Chapter 15 - Quantum Structured Solar Cells

Abstract

This chapter discusses quantum structured solar cells. The relaxation dynamics of photo-excited electrons in semiconductor quantum dots (QDs) can be greatly modified compared to the bulk form of the semiconductor. The cooling dynamics of highly energetic (hot) electrons created by absorption of supra-bandgap photons can be slowed. This slowed cooling is caused by a so-called “phonon bottleneck” when the energy spacing between quantized levels in the QD is greater than the LO-phonon energy thus, inhibiting hot-electron relaxation (cooling) by electron–phonon interactions.

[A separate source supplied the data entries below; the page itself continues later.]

[src/sv/cpu_usage_delta_ranker_core_macros.svh]
// Assertion macros for the usage delta ranker.
`ifndef CPU_USAGE_DELTA_RANKER_CORE_MACROS_SVH
`define CPU_USAGE_DELTA_RANKER_CORE_MACROS_SVH
`ifndef SYNTHESIS
`define CUDR_ASSERT_IMPL(label, clk, rst, prop) \
  label: assert property (@(posedge clk) disable iff (rst) (prop)) else $error("%m failed");
`define CUDR_ASSERT_NEVER(label, clk, rst, cond) \
  label: assert property (@(posedge clk) disable iff (rst) !(cond)) else $error("%m failed");
`else
`define CUDR_ASSERT_IMPL(label, clk, rst, prop)
`define CUDR_ASSERT_NEVER(label, clk, rst, cond)
`endif
`endif

[src/sv/cudr_pkg.sv]
// Shared types and constants for the usage delta ranker.
`timescale 1ns / 1ps
package cudr_pkg;
  localparam int unsigned PID_W = 32;
  localparam int unsigned TICK_W = 48;
  localparam int unsigned SHARE_W = 10;
  localparam int unsigned PERMILLE = 1000;

  typedef enum logic [1:0] {
    CMD_LOAD_BASE = 2'd0,
    CMD_LOAD_CUR  = 2'd1,
    CMD_RANK      = 2'd2,
    CMD_NONE      = 2'd3
  } cmd_t;

  typedef struct packed {
    logic [1:0]        command;
    logic [PID_W-1:0]  pid;
    logic [TICK_W-1:0] ticks;
  } in_item_t;

  typedef struct packed {
    logic [PID_W-1:0]   row_pid;
    logic [TICK_W-1:0]  delta_ticks;
    logic [SHARE_W-1:0] share_permille;
    logic               last;
  } out_item_t;
endpackage
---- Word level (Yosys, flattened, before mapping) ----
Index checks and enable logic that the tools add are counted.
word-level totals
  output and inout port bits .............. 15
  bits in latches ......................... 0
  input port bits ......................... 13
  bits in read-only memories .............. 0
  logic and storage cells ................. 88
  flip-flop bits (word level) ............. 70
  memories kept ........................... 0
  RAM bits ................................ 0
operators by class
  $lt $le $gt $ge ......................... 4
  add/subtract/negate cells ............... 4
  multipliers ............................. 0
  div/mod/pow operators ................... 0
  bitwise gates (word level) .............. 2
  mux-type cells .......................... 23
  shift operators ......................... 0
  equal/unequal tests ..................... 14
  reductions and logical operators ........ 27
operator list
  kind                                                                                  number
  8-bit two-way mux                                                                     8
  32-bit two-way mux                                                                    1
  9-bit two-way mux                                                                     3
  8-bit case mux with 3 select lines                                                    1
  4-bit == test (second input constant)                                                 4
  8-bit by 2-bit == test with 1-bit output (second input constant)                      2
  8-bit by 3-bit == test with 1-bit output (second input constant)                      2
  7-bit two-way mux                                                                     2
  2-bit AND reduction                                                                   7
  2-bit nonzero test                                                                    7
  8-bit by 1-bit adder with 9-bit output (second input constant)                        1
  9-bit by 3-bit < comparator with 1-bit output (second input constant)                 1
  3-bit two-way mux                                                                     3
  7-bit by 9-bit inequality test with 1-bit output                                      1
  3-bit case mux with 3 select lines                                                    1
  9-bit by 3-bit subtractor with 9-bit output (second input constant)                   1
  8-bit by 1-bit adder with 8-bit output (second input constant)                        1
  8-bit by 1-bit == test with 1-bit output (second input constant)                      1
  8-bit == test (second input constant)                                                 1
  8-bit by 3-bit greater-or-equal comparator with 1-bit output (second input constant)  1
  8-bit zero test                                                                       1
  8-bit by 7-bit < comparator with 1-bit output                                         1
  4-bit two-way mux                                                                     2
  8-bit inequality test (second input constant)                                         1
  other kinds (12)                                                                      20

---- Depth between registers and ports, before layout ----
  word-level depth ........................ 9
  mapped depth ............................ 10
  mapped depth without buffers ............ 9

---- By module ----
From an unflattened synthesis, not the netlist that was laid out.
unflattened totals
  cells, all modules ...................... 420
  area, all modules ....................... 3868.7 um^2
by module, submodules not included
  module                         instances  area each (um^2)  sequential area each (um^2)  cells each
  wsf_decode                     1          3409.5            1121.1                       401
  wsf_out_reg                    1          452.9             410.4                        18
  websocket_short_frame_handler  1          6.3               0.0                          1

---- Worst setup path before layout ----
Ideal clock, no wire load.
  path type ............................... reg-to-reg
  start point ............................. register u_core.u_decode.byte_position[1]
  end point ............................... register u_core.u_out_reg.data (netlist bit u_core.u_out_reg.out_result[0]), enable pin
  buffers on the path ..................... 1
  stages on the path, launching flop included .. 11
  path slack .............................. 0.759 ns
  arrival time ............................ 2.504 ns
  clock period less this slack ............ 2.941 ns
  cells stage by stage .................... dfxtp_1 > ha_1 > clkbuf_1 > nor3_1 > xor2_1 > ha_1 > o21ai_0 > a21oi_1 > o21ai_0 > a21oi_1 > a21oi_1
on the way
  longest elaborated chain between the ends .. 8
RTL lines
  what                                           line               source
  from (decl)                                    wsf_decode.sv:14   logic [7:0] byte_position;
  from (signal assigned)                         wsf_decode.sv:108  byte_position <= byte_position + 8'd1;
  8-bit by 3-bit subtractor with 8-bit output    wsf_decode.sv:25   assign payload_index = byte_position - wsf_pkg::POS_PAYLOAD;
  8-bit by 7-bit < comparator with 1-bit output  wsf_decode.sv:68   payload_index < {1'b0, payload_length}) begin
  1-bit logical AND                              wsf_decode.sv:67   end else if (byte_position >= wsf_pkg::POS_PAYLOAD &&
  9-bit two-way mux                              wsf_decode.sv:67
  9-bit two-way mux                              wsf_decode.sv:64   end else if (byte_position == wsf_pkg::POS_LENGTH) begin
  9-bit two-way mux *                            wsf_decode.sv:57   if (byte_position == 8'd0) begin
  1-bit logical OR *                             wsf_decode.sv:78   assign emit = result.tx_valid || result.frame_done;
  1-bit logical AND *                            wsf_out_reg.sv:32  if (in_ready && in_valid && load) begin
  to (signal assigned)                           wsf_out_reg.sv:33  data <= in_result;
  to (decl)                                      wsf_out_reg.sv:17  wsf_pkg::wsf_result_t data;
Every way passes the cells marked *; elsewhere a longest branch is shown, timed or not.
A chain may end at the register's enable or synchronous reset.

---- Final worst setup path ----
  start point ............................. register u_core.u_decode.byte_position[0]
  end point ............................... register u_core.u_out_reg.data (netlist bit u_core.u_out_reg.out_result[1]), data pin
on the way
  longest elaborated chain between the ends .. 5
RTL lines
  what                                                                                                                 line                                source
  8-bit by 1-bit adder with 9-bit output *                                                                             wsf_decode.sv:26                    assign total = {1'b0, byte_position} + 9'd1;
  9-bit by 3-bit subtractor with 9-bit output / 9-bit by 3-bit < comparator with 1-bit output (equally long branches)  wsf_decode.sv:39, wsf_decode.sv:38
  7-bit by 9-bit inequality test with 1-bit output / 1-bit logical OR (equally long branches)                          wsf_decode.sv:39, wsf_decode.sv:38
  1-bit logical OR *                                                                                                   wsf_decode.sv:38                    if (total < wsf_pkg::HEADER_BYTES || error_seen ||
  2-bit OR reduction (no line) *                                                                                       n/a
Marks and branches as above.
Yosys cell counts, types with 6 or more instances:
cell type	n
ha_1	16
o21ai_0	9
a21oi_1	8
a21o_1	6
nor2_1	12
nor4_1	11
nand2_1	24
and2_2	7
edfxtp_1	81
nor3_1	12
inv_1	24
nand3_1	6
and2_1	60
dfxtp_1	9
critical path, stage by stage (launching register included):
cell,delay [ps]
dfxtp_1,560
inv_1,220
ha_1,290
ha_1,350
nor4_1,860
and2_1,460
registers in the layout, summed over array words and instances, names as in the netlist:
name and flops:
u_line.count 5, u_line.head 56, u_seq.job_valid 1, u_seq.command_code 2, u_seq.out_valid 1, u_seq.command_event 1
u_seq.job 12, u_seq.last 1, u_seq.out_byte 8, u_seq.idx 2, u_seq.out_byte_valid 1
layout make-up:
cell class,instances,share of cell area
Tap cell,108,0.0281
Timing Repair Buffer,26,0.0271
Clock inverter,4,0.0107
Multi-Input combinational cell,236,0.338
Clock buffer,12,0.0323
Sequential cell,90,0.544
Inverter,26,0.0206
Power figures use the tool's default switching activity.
### src/fdmx_front.sv
// Front part of the demultiplexer: configuration registers, frame state and
// the per-word classification that builds one result. Uses fdmx_pkg.
module fdmx_front (
	input  logic                              clk,
	input  logic                              arst_n,
	input  logic                              cfg_we,
	input  logic [fdmx_pkg::CFG_INDEX_W-1:0]  cfg_index,
	input  logic [fdmx_pkg::CFG_DATA_W-1:0]   cfg_data,
	input  logic                              accept,
	input  logic                              cmd,
	input  logic [7:0]                        data,
	output fdmx_pkg::result_t                 result
);

	logic [23:0] timeout_q;
	logic [16:0] max_len_q;
	logic [16:0] staging_q;
	logic [7:0]  stream_q;

	fdmx_pkg::mode_t mode_q, mode_d;
	logic [16:0] position_q, position_d;
	logic [15:0] remaining_q, remaining_d;
	logic [16:0] total_q, total_d;
	logic [7:0]  length_low_q, length_low_d;
	logic [7:0]  channel_q, channel_d;
	logic [15:0] crc_q, crc_d;
	logic [7:0]  crc_low_q, crc_low_d;
	logic        crc_low_seen_q, crc_low_seen_d;
	logic [23:0] idle_q, idle_d;

	always_ff @(posedge clk or negedge arst_n) begin
		if (!arst_n) begin
			timeout_q <= fdmx_pkg::TIMEOUT_RESET;
			max_len_q <= fdmx_pkg::MAX_LEN_RESET;
			staging_q <= fdmx_pkg::STAGING_RESET;
			stream_q  <= fdmx_pkg::STREAM_RESET;
		end else if (cfg_we) begin
			case (cfg_index)
				fdmx_pkg::REG_TIMEOUT: timeout_q <= cfg_data;
				fdmx_pkg::REG_MAX_LEN: max_len_q <= cfg_data[16:0];
				fdmx_pkg::REG_STAGING: staging_q <= cfg_data[16:0];
				fdmx_pkg::REG_STREAM:  stream_q  <= cfg_data[7:0];
				default: ;
			endcase
		end
	end

	always_ff @(posedge clk or negedge arst_n) begin
		if (!arst_n) begin
			mode_q         <= fdmx_pkg::MODE_WAITING;
			position_q     <= '0;
			remaining_q    <= '0;
			total_q        <= '0;
			length_low_q   <= '0;
			channel_q      <= '0;
			crc_q          <= fdmx_pkg::CRC_SEED;
			crc_low_q      <= '0;
			crc_low_seen_q <= 1'b0;
			idle_q         <= '0;
		end else if (accept) begin
			mode_q         <= mode_d;
			position_q     <= position_d;
			remaining_q    <= remaining_d;
			total_q        <= total_d;
			length_low_q   <= length_low_d;
			channel_q      <= channel_d;
			crc_q          <= crc_d;
			crc_low_q      <= crc_low_d;
			crc_low_seen_q <= crc_low_seen_d;
			idle_q         <= idle_d;
		end
	end

	logic [15:0] crc_next;
	logic [15:0] field;
	logic [16:0] field_total;
	logic [17:0] pos_plus2;
	logic [16:0] payload_len;
	logic        crc_match;

	assign crc_next    = fdmx_pkg::crc_step(crc_q, data);
	assign field       = {data, length_low_q};
	assign field_total = {1'b0, field} + 17'd1;
	assign pos_plus2   = {1'b0, position_q} + 18'd2;
	assign payload_len = total_q - fdmx_pkg::LONG_OVERHEAD;
	assign crc_match   = ({data, crc_low_q} == crc_q);

	always_comb begin
		mode_d         = mode_q;
		position_d     = position_q;
		remaining_d    = remaining_q;
		total_d        = total_q;
		length_low_d   = length_low_q;
		channel_d      = channel_q;
		crc_d          = crc_q;
		crc_low_d      = crc_low_q;
		crc_low_seen_d = crc_low_seen_q;
		idle_d         = idle_q;
		result         = '0;

		if (cmd != fdmx_pkg::CMD_BYTE) begin
			if (idle_q < fdmx_pkg::IDLE_MAX) begin
				idle_d = idle_q + 24'd1;
			end
		end else begin
			result.byte_out   = data;
			idle_d            = '0;
			result.byte_index = position_q[15:0];
			// A stale partial frame is dropped and the word starts afresh.
			if (mode_q != fdmx_pkg::MODE_WAITING && idle_q > timeout_q) begin
				mode_d           = fdmx_pkg::MODE_WAITING;
				result.timed_out = 1'b1;
				result.byte_index = '0;
				position_d       = '0;
				remaining_d      = '0;
				total_d          = '0;
			end

			case (mode_d)
				fdmx_pkg::MODE_WAITING: begin
					result.byte_index = '0;
					if (data >= fdmx_pkg::SHORT_MIN_LEN &&
					    data <= 8'(fdmx_pkg::SHORT_MAX_LEN)) begin
						mode_d             = fdmx_pkg::MODE_SHORT;
						position_d         = 17'd1;
						remaining_d        = {8'h00, data} - 16'd1;
						result.destination = fdmx_pkg::DEST_SHORT;
					end else if (data == fdmx_pkg::LONG_SYNC) begin
						mode_d             = fdmx_pkg::MODE_LONG;
						position_d         = 17'd1;
						total_d            = '0;
						crc_d              = fdmx_pkg::CRC_SEED;
						crc_low_seen_d     = 1'b0;
						result.destination = fdmx_pkg::DEST_LONG;
					end
				end
				fdmx_pkg::MODE_SHORT: begin
					result.destination = fdmx_pkg::DEST_SHORT;
					position_d         = position_q + 17'd1;
					remaining_d        = remaining_q - 16'd1;
					if (remaining_d == '0) begin
						result.event_res = fdmx_pkg::EV_SHORT_DONE;
						result.frame_len = position_d[15:0];
						mode_d           = fdmx_pkg::MODE_WAITING;
						position_d       = '0;
						remaining_d      = '0;
						total_d          = '0;
					end
				end
				fdmx_pkg::MODE_LONG: begin
					if (position_q >= staging_q) begin
						result.event_res = fdmx_pkg::EV_ERROR;
						mode_d           = fdmx_pkg::MODE_WAITING;
						position_d       = '0;
						remaining_d      = '0;
						total_d          = '0;
					end else if (position_q == 17'd1) begin
						length_low_d       = data;
						crc_d              = crc_next;
						position_d         = 17'd2;
						result.destination = fdmx_pkg::DEST_LONG;
					end else if (position_q == 17'd2) begin
						if (field < fdmx_pkg::LONG_MIN_LEN_FIELD || field_total > max_len_q) begin
							result.event_res = fdmx_pkg::EV_ERROR;
							mode_d           = fdmx_pkg::MODE_WAITING;
							position_d       = '0;
							remaining_d      = '0;
							total_d          = '0;
						end else begin
							total_d            = field_total;
							crc_d              = crc_next;
							position_d         = 17'd3;
							result.destination = fdmx_pkg::DEST_LONG;
						end
					end else if (position_q == 17'd3) begin
						channel_d          = data;
						result.channel_out = data;
						crc_d              = crc_next;
						if (data == stream_q) begin
							remaining_d        = payload_len[15:0];
							crc_low_seen_d     = 1'b0;
							mode_d             = fdmx_pkg::MODE_STREAM;
							position_d         = 17'd4;
							result.event_res   = fdmx_pkg::EV_STREAM_BEGIN;
							result.destination = fdmx_pkg::DEST_LONG;
						end else if (total_q > staging_q) begin
							result.event_res = fdmx_pkg::EV_ERROR;
							mode_d           = fdmx_pkg::MODE_WAITING;
							position_d       = '0;
							remaining_d      = '0;
							total_d          = '0;
						end else begin
							position_d         = 17'd4;
							result.destination = fdmx_pkg::DEST_LONG;
						end
					end else begin
						result.channel_out = channel_q;
						result.destination = fdmx_pkg::DEST_LONG;
						if (pos_plus2 < {1'b0, total_q}) begin
							crc_d      = crc_next;
							position_d = position_q + 17'd1;
						end else if (pos_plus2 == {1'b0, total_q}) begin
							crc_low_d  = data;
							position_d = position_q + 17'd1;
						end else begin
							if (crc_match) begin
								result.event_res = fdmx_pkg::EV_LONG_GOOD;
								result.frame_len = payload_len[15:0];
							end else begin
								result.event_res    = fdmx_pkg::EV_ERROR;
								result.crc_mismatch = 1'b1;
							end
							mode_d      = fdmx_pkg::MODE_WAITING;
							position_d  = '0;
							remaining_d = '0;
							total_d     = '0;
						end
					end
				end
				default: begin
					result.channel_out = channel_q;
					if (remaining_q != '0) begin
						crc_d              = crc_next;
						remaining_d        = remaining_q - 16'd1;
						position_d         = position_q + 17'd1;
						result.event_res   = fdmx_pkg::EV_STREAM_BYTE;
						result.destination = fdmx_pkg::DEST_STREAM;
					end else if (!crc_low_seen_q) begin
						crc_low_d      = data;
						crc_low_seen_d = 1'b1;
						position_d     = position_q + 17'd1;
					end else begin
						if (crc_match) begin
							result.event_res = fdmx_pkg::EV_STREAM_DONE;
							result.frame_len = payload_len[15:0];
						end else begin
							result.event_res    = fdmx_pkg::EV_ERROR;
							result.crc_mismatch = 1'b1;
						end
						mode_d      = fdmx_pkg::MODE_WAITING;
						position_d  = '0;
						remaining_d = '0;
						total_d     = '0;
					end
				end
			endcase
		end
	end

endmodule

To produce the slowed hot-electron cooling via the phonon bottleneck, it is necessary to block an Auger process that could bypass the phonon bottleneck and allow fast electron cooling. The Auger cooling process involves the transfer of the excess electron energy to a hole, which then cools rapidly because of its higher effective mass and closely-spaced energy levels. Slowed cooling in QDs could lead to their use in solar cell configurations wherein impact ionization (the formation of two or more electron–hole pairs per absorbed photon) or hot-electron separation, transport, and transfer can become significant, thus producing enhanced photocurrents or photovoltages and corresponding enhanced conversion efficiencies with thermodynamics limits of 66% (one sun). Three configurations for QD solar cells are described in the chapter that can produce either enhanced photocurrent or photovoltage.